◆ **Task description**
Keep only the lines that hold the string "ends", filtering out the rest of the entries below.

◆ **Source records**
━━━━
$ cat src/rtl/ps2_host_tx.sv
// rtl/ps2_host_tx.sv - PS/2 host-to-device command transmitter (open-drain clk/data).
// Optional retry on failure: define PS2_TX_RETRY_EN.
module ps2_host_tx #(
  parameter int CLK_FREQ_HZ = 50_000_000,
  parameter int INHIBIT_US  = 100,
  parameter int TIMEOUT_US  = 20_000,
  parameter int SYNC_STAGES = 2
) (
  input  logic       clk,
  input  logic       reset,
  input  logic [7:0] tx_data,
  input  logic       tx_start,
  output logic       tx_busy,
  output logic       tx_done,
  output logic       tx_error,
  input  logic       ps2_clk_in,
  input  logic       ps2_data_in,
  output logic       ps2_clk_oe,
  output logic       ps2_data_oe
);

  localparam int INH   = CLK_FREQ_HZ / 1_000_000 * INHIBIT_US;
  localparam int TMO   = CLK_FREQ_HZ / 1_000_000 * TIMEOUT_US;
  localparam int INH_W = (INH > 1) ? $clog2(INH) : 1;
  localparam int TMO_W = (TMO > 1) ? $clog2(TMO) : 1;

  typedef enum logic [2:0] {
    S_IDLE,
    S_INHIB,
    S_SHIFT,
    S_ACK,
    S_WAITI,
    S_DONE,
    S_FAIL
  } state_t;

  state_t                 r_state;
  state_t                 w_next;
  logic [SYNC_STAGES-1:0] r_clk_sync;
  logic [SYNC_STAGES-1:0] r_data_sync;
  logic                   r_clk_prev;
  logic [7:0]             r_byte;
  logic [9:0]             r_shift;
  logic [3:0]             r_cnt;
  logic [INH_W-1:0]       r_inh;
  logic [TMO_W-1:0]       r_tmo;
  logic                   r_data_oe;
`ifdef PS2_TX_RETRY_EN
  logic [1:0]             r_retry;
`endif

  logic w_clk_s;
  logic w_data_s;
  logic w_fall;
  logic w_inh_end;
  logic w_tmo_hit;

  assign w_clk_s    = r_clk_sync[SYNC_STAGES-1];
  assign w_data_s   = r_data_sync[SYNC_STAGES-1];
  assign w_fall     = r_clk_prev & ~w_clk_s;
  assign w_inh_end  = (r_inh == INH_W'(INH - 1));
  assign w_tmo_hit  = (r_tmo == TMO_W'(TMO - 1));
  assign ps2_data_oe = r_data_oe;

  // Idle bus level is high, so the synchronizers reset to 1 to avoid a false fall.
  always_ff @(posedge clk) begin
    if (reset) begin
      r_clk_sync  <= '1;
      r_data_sync <= '1;
      r_clk_prev  <= 1'b1;
    end else begin
      r_clk_sync  <= {r_clk_sync[SYNC_STAGES-2:0], ps2_clk_in};
      r_data_sync <= {r_data_sync[SYNC_STAGES-2:0], ps2_data_in};
      r_clk_prev  <= w_clk_s;
    end
  end

  always_comb begin
    w_next     = r_state;
    tx_busy    = 1'b0;
    tx_done    = 1'b0;
    tx_error   = 1'b0;
    ps2_clk_oe = 1'b0;
    case (r_state)
      S_IDLE: begin
        if (tx_start) w_next = S_INHIB;
      end
      S_INHIB: begin
        tx_busy    = 1'b1;
        ps2_clk_oe = 1'b1;
        if (w_inh_end) w_next = S_SHIFT;
      end
      S_SHIFT: begin
        tx_busy = 1'b1;
        if (w_tmo_hit) w_next = S_FAIL;
        else if (w_fall && r_cnt == 4'd9) w_next = S_ACK;
      end
      S_ACK: begin
        tx_busy = 1'b1;
        if (w_tmo_hit) w_next = S_FAIL;
        else if (w_fall) w_next = w_data_s ? S_FAIL : S_WAITI;
      end
      S_WAITI: begin
        tx_busy = 1'b1;
        if (w_tmo_hit) w_next = S_FAIL;
        else if (w_clk_s && w_data_s) w_next = S_DONE;
      end
      S_DONE: begin
        tx_done = 1'b1;
        w_next  = S_IDLE;
      end
      S_FAIL: begin
`ifdef PS2_TX_RETRY_EN
        if (r_retry != 2'd2) begin
          tx_busy = 1'b1;
          w_next  = S_INHIB;
        end else begin
          tx_error = 1'b1;
          w_next   = S_IDLE;
        end
`else
        tx_error = 1'b1;
        w_next   = S_IDLE;
`endif
      end
      default: w_next = S_IDLE;
    endcase
  end

  always_ff @(posedge clk) begin
    if (reset) begin
      r_state   <= S_IDLE;
      r_byte    <= 8'h00;
      r_shift   <= '0;
      r_cnt     <= 4'd0;
      r_inh     <= '0;
      r_tmo     <= '0;
      r_data_oe <= 1'b0;
`ifdef PS2_TX_RETRY_EN
      r_retry   <= 2'd0;
`endif
    end else begin
      r_state <= w_next;
      case (r_state)
        S_IDLE: begin
          if (tx_start) begin
            r_byte <= tx_data;
            r_inh  <= '0;
`ifdef PS2_TX_RETRY_EN
            r_retry <= 2'd0;
`endif
          end
        end
        S_INHIB: begin
          r_inh <= r_inh + 1'b1;
          // Start bit goes out as the clock is released (request-to-send).
          if (w_inh_end) begin
            r_data_oe <= 1'b1;
            r_shift   <= {1'b1, ~^r_byte, r_byte};
            r_cnt     <= 4'd0;
            r_tmo     <= '0;
          end
        end
        S_SHIFT, S_ACK, S_WAITI: begin
          r_tmo <= r_tmo + 1'b1;
          if (r_state == S_SHIFT && w_fall) begin
            r_data_oe <= ~r_shift[0];
            r_shift   <= {1'b0, r_shift[9:1]};
            r_cnt     <= r_cnt + 1'b1;
          end
        end
        S_FAIL: begin
          r_inh <= '0;
`ifdef PS2_TX_RETRY_EN
          r_retry <= r_retry + 1'b1;
`endif
        end
        default: ;
      endcase
      // Leaving the frame for any reason releases the data line immediately.
      if (w_next == S_FAIL || w_next == S_IDLE) r_data_oe <= 1'b0;
    end
  end

endmodule

$ cat config.mk
export PLATFORM = sky130hd
export DESIGN_NAME = ps2_host_tx
export DESIGN_NICKNAME = d
export VERILOG_FILES = /design/src/rtl/ps2_host_tx.sv
export SDC_FILE = /design/constraint.sdc
export NUM_CORES = 1
export LEC_CHECK = 0
export ABC_CLOCK_PERIOD_IN_PS = 2600
export CORE_ASPECT_RATIO = 0.6
export CORE_MARGIN = 2
export CORE_UTILIZATION = 30
export DETAILED_ROUTE_END_ITERATION = 12
export PLACE_DENSITY = 0.52
export SYNTH_ARGS = -nofsm -noshare
export SYNTH_HDL_FRONTEND = slang
export SYNTH_SLANG_ARGS = --single-unit
$ cat constraint.sdc
create_clock -name clk -period 2.6 [get_ports clk]
set_input_delay 0.52 -clock clk [delete_from_list [all_inputs] [get_ports clk]]
set_output_delay 0.52 -clock clk [all_outputs]
set_load 0.005 [all_outputs]
* Word-level counts from Yosys, hierarchy flattened
Cells that the tools add are included.
Cells by class: multiplexer cells 27, eq/ne operators 13, bitwise gates (word level) 3, add/subtract/negate cells 3, reduce and logical (&&, ||, !) cells 16
Operators by type and width (number):
- 20-bit case mux with 2 select lines | 1
- 13-bit case mux with 3 select lines | 1
- 3-bit two-way mux | 8
- 20-bit by 1-bit adder with 20-bit output, second input constant | 1
- 20-bit equality test, second input constant | 1
- 10-bit two-way mux | 2
- 20-bit two-way mux | 1
- 10-bit case mux with 2 select lines | 1
- 3-bit case mux with 5 select lines | 1
- 13-bit by 1-bit adder with 13-bit output, second input constant | 1
- 13-bit equality test, second input constant | 1
- 13-bit two-way mux | 1
- 3-bit equality test, second input constant | 4
- 4-bit two-way mux | 2
- 4-bit case mux with 2 select lines | 1
- 8-bit XNOR reduction | 1
- 3-bit by 2-bit equality test with 1-bit output, second input constant | 2
- 3-bit zero test | 2
- 1-bit two-way mux | 6
- 2-bit != test, second input constant | 3
- 2-bit AND reduction | 3
- 4-bit by 1-bit adder with 4-bit output, second input constant | 1
- 4-bit equality test, second input constant | 1
- 4-bit OR reduction | 1
- other kinds (12) | 15
Storage, ports and cells: word-level logic and storage cells 72, input port bits 13, output and inout bits 5, flip-flop bits (word level) 64

* Logic depth before layout (Yosys ltp)
word-level depth 9, gate-level depth with buffers 8, gate-level depth less buffers 7

* Worst setup path before layout
Ideal clock, no wire load.
path kind reg-to-reg, start point register r_inh[3], end point register r_data_oe (netlist: ps2_data_oe), period minus slack after synthesis 2118 ps, slack 482 ps, stages on the path, launching flop included 6, required time 2497 ps, data arrival time 2015 ps, path buffers 0, library setup time 103 ps, path through dfxtp_1 or4_4 nor4_4 nor2_4 a221o_1 a2111oi_2
Between the ends: longest elaborated chain between the ends 6, elaborated cells between the ends (all ways) 9, those cells by class eq/ne: 3; mux: 2; reduce/logical: 4
RTL lines:
- from (decl) | RTL line 45 | logic [INH_W-1:0] r_inh;
- from (signal assigned) | RTL line 155 | r_inh <= r_inh + 1'b1;
- 13-bit equality test * | RTL line 61 | assign w_inh_end = (r_inh == INH_W'(INH - 1));
- 3-bit two-way mux | RTL line 91 | if (w_inh_end) w_next = S_SHIFT;
- 3-bit case mux with 5 select lines | RTL line 84 | case (r_state)
- 3-bit equality test or 3-bit zero test (tied branches) | RTL line 181 | if (w_next == S_FAIL || w_next == S_IDLE) r_data_oe <= 1'b0;
- 1-bit logical OR | RTL line 181
- 2-bit OR reduction (no line)
- to (signal assigned) | RTL line 167 | r_data_oe <= ~r_shift[0];
- to (decl) | RTL line 47 | logic r_data_oe;
Mark *: on every way between the ends. The rest lies on a longest branch, timed or not. A chain may end at the register's enable or synchronous reset.

* Worst setup path after layout
start point register r_state[1], end point output ps2_clk_oe
Between the ends: longest elaborated chain between the ends 2
RTL lines:
- from (decl) | RTL line 37 | state_t r_state;
- from (signal assigned) | RTL line 143 | r_state <= w_next;
- 3-bit by 1-bit equality test with 1-bit output | RTL line 84
- 1-bit two-way mux | RTL line 84
- to (decl) | RTL line 18 | output logic ps2_clk_oe,
No other way between the ends.

==> impl_metrics.env <==
export IMPL_drive_above_1_share=0.1638
export IMPL_place_congestion=0.7752
export IMPL_cts_setup_buffers=0
export IMPL_fin_cells=548
export IMPL_status="finished clean"
export IMPL_maxSlewViolCount=0
export IMPL_drt_first_iter_violations=223
export IMPL_antenna_found_initial=0
export IMPL_power_frac_comb=0.057
export IMPL_endpoint_kind="primary output"
export IMPL_crit_required_ns=2.08
export IMPL_wirelength_um=7671
export IMPL_holdBufCountCts=0
export IMPL_syn2layout_area_growth_pct=21.54
export IMPL_start_util=0.3069
export IMPL_r2r_start="r_inh[3]$_SDFFE_PP0P_"
export IMPL_die_area_um2=11640
export IMPL_min_path_type="flop to flop"
export IMPL_p_int_mw=2.050
export IMPL_r2r_end="r_tmo[19]$_SDFFE_PP0P_"
export IMPL_ant_nets=0
export IMPL_crit_end="ps2_clk_oe"
export IMPL_vias=2776
export IMPL_port_buffers=17
export IMPL_cts_buffers=9
export IMPL_clock_latency_ns=0.33
export IMPL_setup_worst_path_start_class="flop"
export IMPL_final_cell_mix="dfxtp_1 (64), nand2_1 (58), a21oi_1 (37)"
export IMPL_p_leak_nw=1.289
export IMPL_final_common_cell="dfxtp_1"
export IMPL_p_switching_mw=0.5220
export IMPL_io_pins=18
export IMPL_dr_pass1_iters=4
export IMPL_vdd_drop_max_mv=0.3370
export IMPL_min_period_over_period=0.9336
export IMPL_netlist_area_um2=3229
export IMPL_fin_nets=421
export IMPL_grt_pass1_wl_um=13120
export IMPL_slew_headroom=0.6081
export IMPL_crit_path_start="r_state[1]$_SDFF_PP0_"
export IMPL_ys_async_sr_fraction=0
export IMPL_p_total_mw=2.572
export IMPL_critPathMaxFanout=11
export IMPL_reg2reg_depth=5
export IMPL_die_y_um=84.37
export IMPL_cts_clk_slew_worst_paths_ns=0.05
export IMPL_num_fill_cells=1112
export IMPL_multi_input_area_um2=1787
export IMPL_place_area_um2=3563
export IMPL_ys_seq_area_frac=0.3967
export IMPL_synth_edf_count=0
export IMPL_cts_root_buf="clkbuf_16"
export IMPL_avgSynthCellArea_um2=8.454
export IMPL_cts_max_level=3
export IMPL_ys_types=62
export IMPL_tritoncts="done"
export IMPL_skew_ns=0.004905
export IMPL_rows=29
export IMPL_p_sw_frac=0.2029
export IMPL_grt_overflow=0
export IMPL_viasPerCell=5.066
export IMPL_critical_path_arrival_ns=1.91
export IMPL_numClockSinks=64
export IMPL_track_usage=0.1441
export IMPL_pwr_share_clk=0.552
export IMPL_p_seq_frac=0.391
export IMPL_cts_path_max_buffers=2
export IMPL_cap_violations=0
export IMPL_syn_instance_count=382
export IMPL_grt_max_degree=32
export IMPL_syn_nets=399
export IMPL_seqCellArea_um2=1281
export IMPL_setup_viol=0
export IMPL_ff2ff_setup_slack_ns=0.31
export IMPL_die_width_um=137.9
export IMPL_crit_type="flop to primary output"
export IMPL_hold_viol_final=0
export IMPL_synth_ff_type="dfxtp_1"
export IMPL_period_needed_ns=2.427
export IMPL_stdcell_area_um2=3925
export IMPL_p_per_area_nw_per_um2=655.4
export IMPL_fmax_mhz=412.0
export IMPL_drcViolationCount=0
export IMPL_tightest_slew_ns=0.5878
export IMPL_antennaDiodeCount=0
export IMPL_rsz0062_at_grt="false"
export IMPL_wl_per_cell_um=14.00
export IMPL_pre_cts_ws_ns=-0.009902
export IMPL_first_global_vias=2548
export IMPL_ys_ff_latch=64
export IMPL_ys_warnings_count=0
export IMPL_core_area_um2=10520
export IMPL_place_hpwl_um=5367
export IMPL_dp_cells=532
export IMPL_fin_ws_ns=0.1726
[synth_stat cells, drive strengths merged (5+ instances only)]
cell type  count  share of area
and3           7          0.014
or4            7          0.019
nand3         12          0.019
inv            5         0.0058
clkbuf        15          0.021
xnor2         10          0.027
buf            7          0.021
dfxtp         64           0.40
nand4         10          0.019
nand2         58          0.067
o21ai         16          0.025
a311oi        13          0.047
a21oi         37          0.057
or2           12          0.023
or3            5         0.0097
nor2          35          0.043
[logic make-up after synthesis]
logic type	count (synthesis)	share of synthesized area
simple gates	178	0.2976
compound gates	93	0.1976
flops	64	0.3967
buf+inv	28	0.05075
xor+xnor	12	0.03255
fa+ha+maj	4	0.01550
mux	3	0.009299
[worst min-delay path by stage]
stage                         startpoint                        end  slack, ns  cells past startpoint
6_report       r_data_sync[0]$_SDFF_PP1_  r_data_sync[1]$_SDFF_PP1_       0.41                      1
5_1_grt         r_clk_sync[0]$_SDFF_PP1_   r_clk_sync[1]$_SDFF_PP1_       0.42                      1
4_1_cts         r_clk_sync[0]$_SDFF_PP1_   r_clk_sync[1]$_SDFF_PP1_       0.41                      1
3_5_place_dp    r_clk_sync[0]$_SDFF_PP1_   r_clk_sync[1]$_SDFF_PP1_       0.40                      1
3_3_place_gp   r_data_sync[0]$_SDFF_PP1_  r_data_sync[1]$_SDFF_PP1_       0.39                      1
2_1_floorplan   r_clk_sync[0]$_SDFF_PP1_   r_clk_sync[1]$_SDFF_PP1_       0.39                      1
[final cells by class]
type / instances / area share
sequential: 64 / 0.3264
clock buffer: 11 / 0.06439
clock inverter: 5 / 0.02614
tap: 139 / 0.04431
timing repair buffer: 34 / 0.07778
inverter: 5 / 0.005738
multi-input combinational: 290 / 0.4552
[routing by layer]
metal  track usage  up-vias  part of all wire
met5             0        -                 0
met4       0.04174        0            0.0022
met3       0.04167        2             0.041
met2        0.1881       54              0.39
met1        0.2236     1285              0.57
li1              -     1435                 -
[critical path, stage by stage (launching register included)]
cell and delay [ns]:
dfxtp_1 0.39, or3b_4 0.50, clkinvlp_4 0.17, clkdlybuf4s50_1 0.52
[state kept, by name, indices dropped and copies added, names as in the netlist]
| name | flops |
|---|---|
| r_tmo | 20 |
| r_cnt | 4 |
| r_state | 3 |
| r_data_sync | 2 |
| r_clk_prev | 1 |
| r_shift | 10 |
| r_inh | 13 |
| ps2_data_oe | 1 |
| r_clk_sync | 2 |
| r_byte | 8 |
[power groups by stage]
stage	Combinational (mW)	Clock, mW	Sequential [mW]
3_3_place_gp	0.147	0	1.03
3_5_place_dp	0.148	0	1.03
2_1_floorplan	0.0961	0	1.02
6_report	0.147	1.42	1.01
5_1_grt	0.164	1.51	1.01
4_1_cts	0.148	1.46	1.01
[stage by stage]
stage / utilization / hold slack [ns] / TNS, ns
3_5_place_dp: 0.3386 / 0.3954 / -0.01197
3_3_place_gp: 0.3386 / 0.3917 / 0
5_1_grt: 0.3730 / 0.4219 / 0
4_1_cts: 0.3724 / 0.4086 / 0
2_1_floorplan: - / 0.3895 / 0
6_report: 0.3730 / 0.4057 / 0
[repair_timing]
item,CTS,global route
endpoints found under the setup margin,0,2
endpoints found under the hold margin,0,0
resized for setup,0,2
(Power assumes the default switching activity.)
━━━━
◆ **Task response**
Between the ends: longest elaborated chain between the ends 6, elaborated cells between the ends (all ways) 9, those cells by class eq/ne: 3; mux: 2; reduce/logical: 4
Mark *: on every way between the ends. The rest lies on a longest branch, timed or not. A chain may end at the register's enable or synchronous reset.
Between the ends: longest elaborated chain between the ends 2
No other way between the ends.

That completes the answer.